Möhren, zahm und wild

Möhren, zahm und wild

Moehren zahm und wildMöhren, das gibt es die Wilde – und dann die vielen Kulturformen der Gelben Rübe, Karotte oder Mohrrübe. Ich mag alle. Die Wilde Möhre wegen ihrer herrlichen Blütenschirme samt der schwarzen Lockblüte im Zentrum und der hübschen Fruchtstände, die wie kleine Vogelnester auf schwankenden Stängeln stehen (ich staune, wie ein so dünner Stiel das schwere Gebilde tragen kann, zumal es doch oft noch bewohnt wird von allerlei Getier, oder gar vom Regen durchweicht sein Gewicht vervielfacht). Und die Kulturformen mag ich wegen ihrer schönen Farbe, ihrer Knackigkeit und weil sie halt einfach gut schmecken.

Apropos schmecken! Nicht nur die zahmen Möhren munden gut. Die wilden Möhren stehen da kaum nach! Warum also nicht beide mal kombinieren? Das sollte sich doch gut ergänzen, die milde Süße der Gelben Rübe mit der feinen Herbe der Wilden Möhre.

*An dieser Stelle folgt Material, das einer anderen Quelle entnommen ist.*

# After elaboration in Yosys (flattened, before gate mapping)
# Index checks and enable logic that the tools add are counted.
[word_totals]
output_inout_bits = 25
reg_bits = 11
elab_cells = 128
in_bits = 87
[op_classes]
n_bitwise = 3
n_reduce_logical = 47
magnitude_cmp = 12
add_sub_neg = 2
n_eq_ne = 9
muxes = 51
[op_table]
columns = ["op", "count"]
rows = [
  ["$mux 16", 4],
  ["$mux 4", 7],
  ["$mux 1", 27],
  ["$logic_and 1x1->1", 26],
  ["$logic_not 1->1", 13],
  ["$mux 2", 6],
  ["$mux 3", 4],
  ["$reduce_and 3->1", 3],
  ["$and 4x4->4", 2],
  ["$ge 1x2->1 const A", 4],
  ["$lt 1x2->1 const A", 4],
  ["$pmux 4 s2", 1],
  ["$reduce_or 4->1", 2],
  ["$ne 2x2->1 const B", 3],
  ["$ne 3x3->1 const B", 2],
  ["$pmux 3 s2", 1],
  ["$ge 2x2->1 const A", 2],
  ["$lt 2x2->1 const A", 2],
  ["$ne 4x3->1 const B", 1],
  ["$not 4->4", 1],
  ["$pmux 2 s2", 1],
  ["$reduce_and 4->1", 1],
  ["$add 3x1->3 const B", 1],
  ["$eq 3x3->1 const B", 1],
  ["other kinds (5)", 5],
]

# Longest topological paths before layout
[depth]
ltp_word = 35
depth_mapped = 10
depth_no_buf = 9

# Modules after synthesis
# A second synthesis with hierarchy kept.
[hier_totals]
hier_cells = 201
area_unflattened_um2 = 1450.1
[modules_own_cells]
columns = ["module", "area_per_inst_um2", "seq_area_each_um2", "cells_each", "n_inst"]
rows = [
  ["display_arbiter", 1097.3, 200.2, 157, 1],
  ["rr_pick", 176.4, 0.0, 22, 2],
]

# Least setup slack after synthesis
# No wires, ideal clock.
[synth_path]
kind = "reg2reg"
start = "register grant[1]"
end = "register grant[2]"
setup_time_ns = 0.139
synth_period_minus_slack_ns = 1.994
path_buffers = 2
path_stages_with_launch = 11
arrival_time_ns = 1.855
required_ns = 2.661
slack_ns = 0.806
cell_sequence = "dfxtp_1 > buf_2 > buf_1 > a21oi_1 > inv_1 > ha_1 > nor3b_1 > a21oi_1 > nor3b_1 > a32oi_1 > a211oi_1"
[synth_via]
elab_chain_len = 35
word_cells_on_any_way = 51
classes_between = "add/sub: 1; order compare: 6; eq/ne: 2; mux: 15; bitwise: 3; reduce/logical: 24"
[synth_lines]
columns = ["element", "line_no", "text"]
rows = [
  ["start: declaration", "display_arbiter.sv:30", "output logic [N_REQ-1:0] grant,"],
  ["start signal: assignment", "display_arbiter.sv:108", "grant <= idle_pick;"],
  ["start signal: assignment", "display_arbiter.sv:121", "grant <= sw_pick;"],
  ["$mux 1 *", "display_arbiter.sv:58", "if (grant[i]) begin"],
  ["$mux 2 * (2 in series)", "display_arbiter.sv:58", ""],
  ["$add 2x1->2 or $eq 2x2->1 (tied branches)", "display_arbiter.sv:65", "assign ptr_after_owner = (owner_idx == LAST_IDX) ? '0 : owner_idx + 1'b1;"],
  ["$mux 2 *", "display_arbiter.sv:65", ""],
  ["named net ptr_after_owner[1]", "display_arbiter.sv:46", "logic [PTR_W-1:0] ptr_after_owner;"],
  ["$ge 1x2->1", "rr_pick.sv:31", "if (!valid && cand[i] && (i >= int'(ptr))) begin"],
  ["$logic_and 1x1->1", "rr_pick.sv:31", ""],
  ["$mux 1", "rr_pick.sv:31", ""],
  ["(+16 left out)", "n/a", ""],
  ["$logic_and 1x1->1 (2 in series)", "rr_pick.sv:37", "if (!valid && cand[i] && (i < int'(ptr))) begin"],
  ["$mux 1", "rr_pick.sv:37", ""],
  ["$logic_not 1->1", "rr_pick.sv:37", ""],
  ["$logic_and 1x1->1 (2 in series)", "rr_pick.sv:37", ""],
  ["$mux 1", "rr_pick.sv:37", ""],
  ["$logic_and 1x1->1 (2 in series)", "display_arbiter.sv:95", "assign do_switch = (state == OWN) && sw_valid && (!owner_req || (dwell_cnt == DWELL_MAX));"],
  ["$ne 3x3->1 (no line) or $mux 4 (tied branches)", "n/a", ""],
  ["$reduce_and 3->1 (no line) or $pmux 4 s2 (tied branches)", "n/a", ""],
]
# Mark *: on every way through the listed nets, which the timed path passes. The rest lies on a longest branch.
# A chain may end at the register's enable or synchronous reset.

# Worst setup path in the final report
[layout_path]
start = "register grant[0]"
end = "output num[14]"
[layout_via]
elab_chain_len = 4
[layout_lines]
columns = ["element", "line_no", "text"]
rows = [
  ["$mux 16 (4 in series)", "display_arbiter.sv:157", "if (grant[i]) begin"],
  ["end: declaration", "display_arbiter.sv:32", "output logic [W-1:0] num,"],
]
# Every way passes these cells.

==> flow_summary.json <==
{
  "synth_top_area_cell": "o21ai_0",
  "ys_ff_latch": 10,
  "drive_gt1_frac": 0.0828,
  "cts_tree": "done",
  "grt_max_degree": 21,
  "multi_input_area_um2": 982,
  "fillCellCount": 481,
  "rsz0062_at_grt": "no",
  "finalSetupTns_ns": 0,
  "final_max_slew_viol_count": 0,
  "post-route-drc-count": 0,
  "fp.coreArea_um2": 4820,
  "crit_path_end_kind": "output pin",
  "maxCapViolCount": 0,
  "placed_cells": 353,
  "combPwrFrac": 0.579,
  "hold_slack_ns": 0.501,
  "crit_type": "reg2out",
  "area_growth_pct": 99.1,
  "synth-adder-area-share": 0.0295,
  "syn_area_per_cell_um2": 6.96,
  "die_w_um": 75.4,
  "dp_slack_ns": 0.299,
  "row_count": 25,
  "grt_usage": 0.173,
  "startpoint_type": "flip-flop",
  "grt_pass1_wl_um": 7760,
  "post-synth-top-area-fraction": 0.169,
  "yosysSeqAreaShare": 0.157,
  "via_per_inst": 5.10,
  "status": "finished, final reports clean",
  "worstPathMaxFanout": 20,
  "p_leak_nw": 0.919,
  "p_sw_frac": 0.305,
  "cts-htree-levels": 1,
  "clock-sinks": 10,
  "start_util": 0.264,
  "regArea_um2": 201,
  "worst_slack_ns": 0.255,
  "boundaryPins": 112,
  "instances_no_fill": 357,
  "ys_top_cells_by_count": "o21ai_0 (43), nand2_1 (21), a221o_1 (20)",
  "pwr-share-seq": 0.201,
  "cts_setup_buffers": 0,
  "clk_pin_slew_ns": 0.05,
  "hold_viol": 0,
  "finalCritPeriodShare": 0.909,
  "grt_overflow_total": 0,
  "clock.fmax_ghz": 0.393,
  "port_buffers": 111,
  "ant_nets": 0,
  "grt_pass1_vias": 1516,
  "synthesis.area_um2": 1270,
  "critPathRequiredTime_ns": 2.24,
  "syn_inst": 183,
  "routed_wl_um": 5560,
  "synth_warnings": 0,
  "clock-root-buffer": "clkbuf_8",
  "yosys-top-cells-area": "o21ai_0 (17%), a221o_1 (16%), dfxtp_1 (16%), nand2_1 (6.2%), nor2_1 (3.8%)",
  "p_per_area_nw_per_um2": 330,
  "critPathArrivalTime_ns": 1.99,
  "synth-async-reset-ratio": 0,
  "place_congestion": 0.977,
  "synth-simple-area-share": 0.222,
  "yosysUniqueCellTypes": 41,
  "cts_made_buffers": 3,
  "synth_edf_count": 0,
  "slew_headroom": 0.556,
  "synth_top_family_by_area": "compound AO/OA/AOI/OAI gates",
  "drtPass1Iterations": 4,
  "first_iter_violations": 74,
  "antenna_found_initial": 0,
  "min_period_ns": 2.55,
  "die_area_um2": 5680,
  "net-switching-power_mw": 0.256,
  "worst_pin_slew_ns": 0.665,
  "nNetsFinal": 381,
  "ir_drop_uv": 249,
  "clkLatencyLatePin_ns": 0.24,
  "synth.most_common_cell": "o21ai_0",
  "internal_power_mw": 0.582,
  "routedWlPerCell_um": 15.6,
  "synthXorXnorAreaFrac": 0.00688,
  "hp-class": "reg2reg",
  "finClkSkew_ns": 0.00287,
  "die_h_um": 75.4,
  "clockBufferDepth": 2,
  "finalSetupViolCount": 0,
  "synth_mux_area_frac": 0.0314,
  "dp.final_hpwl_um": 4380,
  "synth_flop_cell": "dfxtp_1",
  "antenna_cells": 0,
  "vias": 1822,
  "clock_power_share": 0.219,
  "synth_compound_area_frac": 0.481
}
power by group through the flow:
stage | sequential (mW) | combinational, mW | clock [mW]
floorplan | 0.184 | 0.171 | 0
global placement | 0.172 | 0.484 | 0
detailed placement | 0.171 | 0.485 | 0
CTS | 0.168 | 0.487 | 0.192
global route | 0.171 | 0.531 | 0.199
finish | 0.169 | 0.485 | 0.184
[src/rtl/ua_adc_data_align.sv]
// ADC receive alignment: transpose, word-boundary training against a fixed test
// pattern, delay-matched output pipeline and lock/fail status.
module ua_adc_data_align
  import ua_adc_rx_pkg::*;
#(
  parameter int              LANES      = 10,
  parameter int              RATIO      = 4,
  parameter int              PIPE_DEPTH = 3,
  parameter int              LOCK_COUNT = 16,
  parameter logic [LANES-1:0] TRAIN_BASE = 10'h155
) (
  input  logic                       i_clk_div,
  input  logic                       i_rst_n,
  input  logic [LANES*RATIO-1:0]     i_p_data,
  input  logic                       i_or_in,
  input  logic                       i_train_start,
  output logic [LANES*RATIO-1:0]     o_data,
  output logic                       o_data_or,
  output logic                       o_data_valid,
  output logic                       o_locked,
  output logic                       o_train_fail,
  output logic [$clog2(RATIO)-1:0]   o_slip_offset
);

  localparam int W  = LANES * RATIO;
  localparam int RW = $clog2(RATIO);
  localparam int CW = $clog2(LOCK_COUNT + 1);
  localparam int OD = PIPE_DEPTH + 2;

  function automatic logic [W-1:0] f_train_word();
    logic [W-1:0] t;
    t = '0;
    for (int k = 0; k < RATIO; k++) begin
      t[k*LANES +: LANES] = TRAIN_BASE + LANES'(k);
    end
    return t;
  endfunction

  localparam logic [W-1:0] TRAIN_WORD = f_train_word();

  logic [W-1:0]  w_sample;
  logic [W-1:0]  w_rot;
  logic          w_match;
  logic [W-1:0]  r_pipe [PIPE_DEPTH];
  logic [OD-1:0] r_or_sr;
  logic [2:0]    r_state;
  logic [1:0]    r_settle;
  logic [CW-1:0] r_count;
  logic [RW-1:0] r_rot;
  logic          r_locked;
  logic          r_fail;

  assign w_sample = W'(transpose(MAX_BITS'(i_p_data), LANES, RATIO));

  ua_adc_word_rotate #(
    .LANES (LANES),
    .RATIO (RATIO),
    .RW    (RW)
  ) u_rotate (
    .i_clk   (i_clk_div),
    .i_rst_n (i_rst_n),
    .i_word  (w_sample),
    .i_rot   (r_rot),
    .o_word  (w_rot)
  );

  // aligned-data pipeline and the or_in delay line that matches it
  always_ff @(posedge i_clk_div) begin
    if (!i_rst_n) begin
      for (int i = 0; i < PIPE_DEPTH; i++) begin
        r_pipe[i] <= '0;
      end
      r_or_sr <= '0;
    end else begin
      r_pipe[0] <= w_rot;
      for (int i = 1; i < PIPE_DEPTH; i++) begin
        r_pipe[i] <= r_pipe[i-1];
      end
      r_or_sr <= {r_or_sr[OD-2:0], i_or_in};
    end
  end

  assign w_match = (r_pipe[0] == TRAIN_WORD);

  // training FSM; train_start overrides any transition on the same edge
  always_ff @(posedge i_clk_div) begin
    if (!i_rst_n) begin
      r_state  <= ST_IDLE;
      r_settle <= 2'd0;
      r_count  <= '0;
      r_rot    <= '0;
      r_locked <= 1'b0;
      r_fail   <= 1'b0;
    end else if (i_train_start) begin
      r_state  <= ST_SETTLE;
      r_settle <= 2'd0;
      r_count  <= '0;
      r_rot    <= '0;
      r_locked <= 1'b0;
      r_fail   <= 1'b0;
    end else begin
      case (r_state)
        ST_SETTLE: begin
          if (r_settle == 2'(SETTLE_CYCLES - 1)) begin
            r_settle <= 2'd0;
            r_state  <= ST_CHECK;
          end else begin
            r_settle <= r_settle + 2'd1;
          end
        end
        ST_CHECK: begin
          if (w_match) begin
            if (r_count == CW'(LOCK_COUNT - 1)) begin
              r_count  <= CW'(LOCK_COUNT);
              r_locked <= 1'b1;
              r_state  <= ST_LOCKED;
            end else begin
              r_count <= r_count + CW'(1);
            end
          end else begin
            r_count <= '0;
            if (r_rot == RW'(RATIO - 1)) begin
              r_rot   <= '0;
              r_fail  <= 1'b1;
              r_state <= ST_FAIL;
            end else begin
              r_rot   <= r_rot + RW'(1);
              r_state <= ST_SETTLE;
            end
          end
        end
        ST_IDLE, ST_LOCKED, ST_FAIL: begin
          r_state <= r_state;
        end
        default: begin
          r_state <= ST_IDLE;
        end
      endcase
    end
  end

  assign o_data        = r_pipe[PIPE_DEPTH-1];
  assign o_data_or     = r_or_sr[OD-1];
  assign o_data_valid  = r_locked;
  assign o_locked      = r_locked;
  assign o_train_fail  = r_fail;
  assign o_slip_offset = r_rot;

endmodule

[config.mk]
export PLATFORM = sky130hd
export DESIGN_NAME = ua_adc_data_align
export DESIGN_NICKNAME = d
export VERILOG_FILES = /design/src/rtl/ua_adc_rx_pkg.sv /design/src/rtl/ua_adc_word_rotate.sv /design/src/rtl/ua_adc_data_align.sv
export SDC_FILE = /design/constraint.sdc
export NUM_CORES = 1
export LEC_CHECK = 0
export BUFFER_PORTS_ARGS = -buffer_cell sky130_fd_sc_hd__buf_4
export CORE_UTILIZATION = 45
export CTS_BUF_LIST = sky130_fd_sc_hd__clkbuf_8
export DETAILED_ROUTE_END_ITERATION = 10
export SYNTH_ARGS = -nofsm -noshare
export SYNTH_HDL_FRONTEND = slang
export SYNTH_SLANG_ARGS = --single-unit
[constraint.sdc]
create_clock -name i_clk_div -period 2.4 [get_ports i_clk_div]
set_clock_uncertainty 0.05 [all_clocks]
set_input_delay 0.48 -clock i_clk_div [delete_from_list [all_inputs] [get_ports i_clk_div]]
set_output_delay 0.48 -clock i_clk_div [all_outputs]
set_load 0.01 [all_outputs]
**src/rtl/gen_cntr_pkg.sv**
```systemverilog
// Shared definitions for the gen_* counter family: FSM state encoding and width helper.
package gen_cntr_pkg;

  typedef enum logic [1:0] {
    ST_IDLE = 2'd0,
    ST_RUN  = 2'd1,
    ST_DONE = 2'd2
  } state_e;

  // Smallest bit width able to encode v distinct values (at least 1).
  function automatic int unsigned clog2(input int unsigned v);
    int unsigned w;
    w = 1;
    while ((64'd1 << w) < 64'(v)) w = w + 1;
    return w;
  endfunction

endpackage

```
**src/rtl/gen_dn_timer_prescaler.sv**
```systemverilog
// Enable-gated prescaler: one-cycle tick on every PRESCALE-th enabled cycle, phase held while disabled.
module gen_dn_timer_prescaler
  import gen_cntr_pkg::*;
#(
  parameter int unsigned PRESCALE = 10
) (
  input  logic iClk,
  input  logic iRst_n,
  input  logic iEn,
  input  logic iClr,
  output logic oTick
);

  localparam int unsigned PS_W = clog2(PRESCALE);
  localparam logic [PS_W-1:0] PS_LAST = PS_W'(PRESCALE - 1);

  logic [PS_W-1:0] r_cnt;

  assign oTick = iEn && (r_cnt == PS_LAST);

  always_ff @(posedge iClk) begin
    if (!iRst_n || iClr) begin
      r_cnt <= '0;
    end else if (iEn) begin
      r_cnt <= (r_cnt == PS_LAST) ? '0 : r_cnt + PS_W'(1);
    end
  end

endmodule

```
**src/rtl/gen_dn_timer.sv**
```systemverilog
// Programmable down-counting timer with one-shot/auto-reload, pause, abort and sticky done flag.
// Optional prescaled decrement enabled by defining GEN_DN_TIMER_PRESCALE_EN.
module gen_dn_timer
  import gen_cntr_pkg::*;
#(
  parameter int unsigned MAX_LOAD = 1000
`ifdef GEN_DN_TIMER_PRESCALE_EN
  , parameter int unsigned PRESCALE = 10
`endif
  , localparam int unsigned CNT_W = clog2(MAX_LOAD + 1)
) (
  input  logic             iClk,
  input  logic             iRst_n,
  input  logic             iStart,
  input  logic [CNT_W-1:0] iLoadVal,
  input  logic             iAutoReload,
  input  logic             iCntEn,
  input  logic             iAbort,
  input  logic             iDoneClr,
  output logic [CNT_W-1:0] oCntr,
  output logic             oBusy,
  output logic             oDonePulse,
  output logic             oDoneLvl
);

  state_e           r_state;
  logic [CNT_W-1:0] r_cntr;
  logic [CNT_W-1:0] r_reload;
  logic             r_auto;
  logic             r_pulse;
  logic             r_lvl;

  logic [CNT_W-1:0] w_load;
  logic             w_dec;
  logic             w_start_ok;
  logic             w_expire;

  // Clamp in CNT_W+1 bits so the compare never wraps.
  assign w_load = ({1'b0, iLoadVal} > (CNT_W+1)'(MAX_LOAD)) ? CNT_W'(MAX_LOAD) : iLoadVal;

  assign w_start_ok = (r_state != ST_RUN) && iStart && !iAbort;
  assign w_expire   = (r_state == ST_RUN) && !iAbort && w_dec && (r_cntr == CNT_W'(1));

`ifdef GEN_DN_TIMER_PRESCALE_EN
  logic w_tick;
  logic w_ps_clr;

  assign w_ps_clr = w_start_ok | iAbort | w_expire;
  assign w_dec    = iCntEn & w_tick;

  gen_dn_timer_prescaler #(
    .PRESCALE (PRESCALE)
  ) u_prescaler (
    .iClk   (iClk),
    .iRst_n (iRst_n),
    .iEn    (iCntEn),
    .iClr   (w_ps_clr),
    .oTick  (w_tick)
  );
`else
  assign w_dec = iCntEn;
`endif

  // Timer FSM; abort has top priority in every state.
  always_ff @(posedge iClk) begin
    if (!iRst_n) begin
      r_state  <= ST_IDLE;
      r_cntr   <= '0;
      r_reload <= '0;
      r_auto   <= 1'b0;
      r_pulse  <= 1'b0;
      r_lvl    <= 1'b0;
    end else begin
      r_pulse <= 1'b0;
      if (iDoneClr) r_lvl <= 1'b0;

      case (r_state)
        ST_IDLE, ST_DONE: begin
          if (iAbort) begin
            r_state <= ST_IDLE;
            r_cntr  <= '0;
          end else if (w_start_ok) begin
            r_reload <= w_load;
            r_auto   <= iAutoReload;
            r_lvl    <= 1'b0;
            if (w_load != '0) begin
              r_cntr  <= w_load;
              r_state <= ST_RUN;
            end else begin
              // Zero load expires immediately and never reloads.
              r_cntr  <= '0;
              r_state <= ST_DONE;
              r_pulse <= 1'b1;
              r_lvl   <= 1'b1;
            end
          end
        end

        ST_RUN: begin
          if (iAbort) begin
            r_state <= ST_IDLE;
            r_cntr  <= '0;
          end else if (w_expire) begin
            r_pulse <= 1'b1;
            r_lvl   <= 1'b1;
            if (r_auto) begin
              r_cntr <= r_reload;
            end else begin
              r_cntr  <= '0;
              r_state <= ST_DONE;
            end
          end else if (w_dec && (r_cntr > CNT_W'(1))) begin
            r_cntr <= r_cntr - CNT_W'(1);
          end
        end

        default: begin
          r_state <= ST_IDLE;
          r_cntr  <= '0;
        end
      endcase
    end
  end

  assign oCntr      = r_cntr;
  assign oBusy      = (r_state == ST_RUN);
  assign oDonePulse = r_pulse;
  assign oDoneLvl   = r_lvl;

endmodule

```
**src/rtl/sync_event_tracker.sv**
```systemverilog
// sync_event_tracker: qualifies changes on a synchronized bus while the
// upstream stable flag is high. Accepted changes produce one-cycle rise/fall
// pulses, update sticky flags and a saturating event counter, then open a
// holdoff window during which the bus is ignored.
//
// Handshake: there is no valid/ready pair. din_stable acts as a qualifier, so
// din_sync is only sampled on cycles where din_stable=1. clear is a
// single-cycle request that takes effect on the next edge.
module sync_event_tracker #(
  parameter int WIDTH       = 1,
  parameter int HOLDOFF     = 4,
  parameter int COUNT_WIDTH = 16
) (
  input  logic                   clk,
  input  logic                   resetn,
  input  logic [WIDTH-1:0]       din_sync,
  input  logic                   din_stable,
  input  logic                   clear,
  output logic [WIDTH-1:0]       level,
  output logic [WIDTH-1:0]       rise,
  output logic [WIDTH-1:0]       fall,
  output logic [WIDTH-1:0]       sticky_rise,
  output logic [WIDTH-1:0]       sticky_fall,
  output logic [COUNT_WIDTH-1:0] event_count,
  output logic                   armed,
  output logic                   busy
);

  localparam int HW = (HOLDOFF > 1) ? $clog2(HOLDOFF) : 1;
  localparam logic [HW-1:0] HOLD_INIT = HW'((HOLDOFF > 0) ? HOLDOFF - 1 : 0);
  localparam logic [COUNT_WIDTH-1:0] COUNT_MAX = {COUNT_WIDTH{1'b1}};

  typedef enum logic [1:0] {
    ST_INIT    = 2'd0,
    ST_ARMED   = 2'd1,
    ST_HOLDOFF = 2'd2
  } state_t;

  state_t                 state_q, state_d;
  logic [HW-1:0]          hcnt_q, hcnt_d;
  logic [WIDTH-1:0]       level_q, level_d;
  logic [WIDTH-1:0]       rise_q, rise_d;
  logic [WIDTH-1:0]       fall_q, fall_d;
  logic [WIDTH-1:0]       srise_q, srise_d;
  logic [WIDTH-1:0]       sfall_q, sfall_d;
  logic [COUNT_WIDTH-1:0] count_q, count_d;
  logic                   armed_q, armed_d;
  logic                   busy_q, busy_d;
  logic                   accept;

  assign accept = din_stable && (din_sync != level_q);

  // Next-state logic: clear is applied first so a coincident event lands on
  // the freshly cleared count and sticky flags.
  always_comb begin
    state_d = state_q;
    hcnt_d  = hcnt_q;
    level_d = level_q;
    rise_d  = '0;
    fall_d  = '0;
    srise_d = srise_q;
    sfall_d = sfall_q;
    count_d = count_q;

    if (clear) begin
      count_d = '0;
      srise_d = '0;
      sfall_d = '0;
    end

    case (state_q)
      ST_INIT: begin
        // Initial capture: adopt the bus value silently.
        if (din_stable) begin
          level_d = din_sync;
          state_d = ST_ARMED;
        end
      end
      ST_ARMED: begin
        if (accept) begin
          level_d = din_sync;
          rise_d  = din_sync & ~level_q;
          fall_d  = ~din_sync & level_q;
          srise_d = srise_d | rise_d;
          sfall_d = sfall_d | fall_d;
          if (count_d != COUNT_MAX) count_d = count_d + 1'b1;
          if (HOLDOFF > 0) begin
            state_d = ST_HOLDOFF;
            hcnt_d  = HOLD_INIT;
          end
        end
      end
      ST_HOLDOFF: begin
        // Bus ignored; the last holdoff cycle is the one with hcnt_q==0.
        if (hcnt_q == '0) state_d = ST_ARMED;
        else              hcnt_d  = hcnt_q - HW'(1);
      end
      default: state_d = ST_INIT;
    endcase

    armed_d = (state_d == ST_ARMED);
    busy_d  = (state_d == ST_HOLDOFF);
  end

  // State and registered outputs, synchronous active-low reset.
  always_ff @(posedge clk) begin
    if (!resetn) begin
      state_q <= ST_INIT;
      hcnt_q  <= '0;
      level_q <= '0;
      rise_q  <= '0;
      fall_q  <= '0;
      srise_q <= '0;
      sfall_q <= '0;
      count_q <= '0;
      armed_q <= 1'b0;
      busy_q  <= 1'b0;
    end else begin
      state_q <= state_d;
      hcnt_q  <= hcnt_d;
      level_q <= level_d;
      rise_q  <= rise_d;
      fall_q  <= fall_d;
      srise_q <= srise_d;
      sfall_q <= sfall_d;
      count_q <= count_d;
      armed_q <= armed_d;
      busy_q  <= busy_d;
    end
  end

  assign level       = level_q;
  assign rise        = rise_q;
  assign fall        = fall_q;
  assign sticky_rise = srise_q;
  assign sticky_fall = sfall_q;
  assign event_count = count_q;
  assign armed       = armed_q;
  assign busy        = busy_q;

endmodule

```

Also: Gelbe Rüben gestiftelt und in wenig Brühe knapp gar gedünstet. Mit etwas gutem Öl, ein paar Chiliringen und Salz abgeschmeckt. Dann von den Wilden Möhren einige abgezupfte Früchte (die kleinen Zahnrädchen, deren Duft mich an überreife Birnen und Muskateller erinnert) kurz gebraten und dazugegeben. Jetzt noch die Krönung – Möhrenblütendolden in wenig Öl nur eine Minute kross ausbacken, abtropfen und auflegen. Mitr hat es möhrig geschmeckt!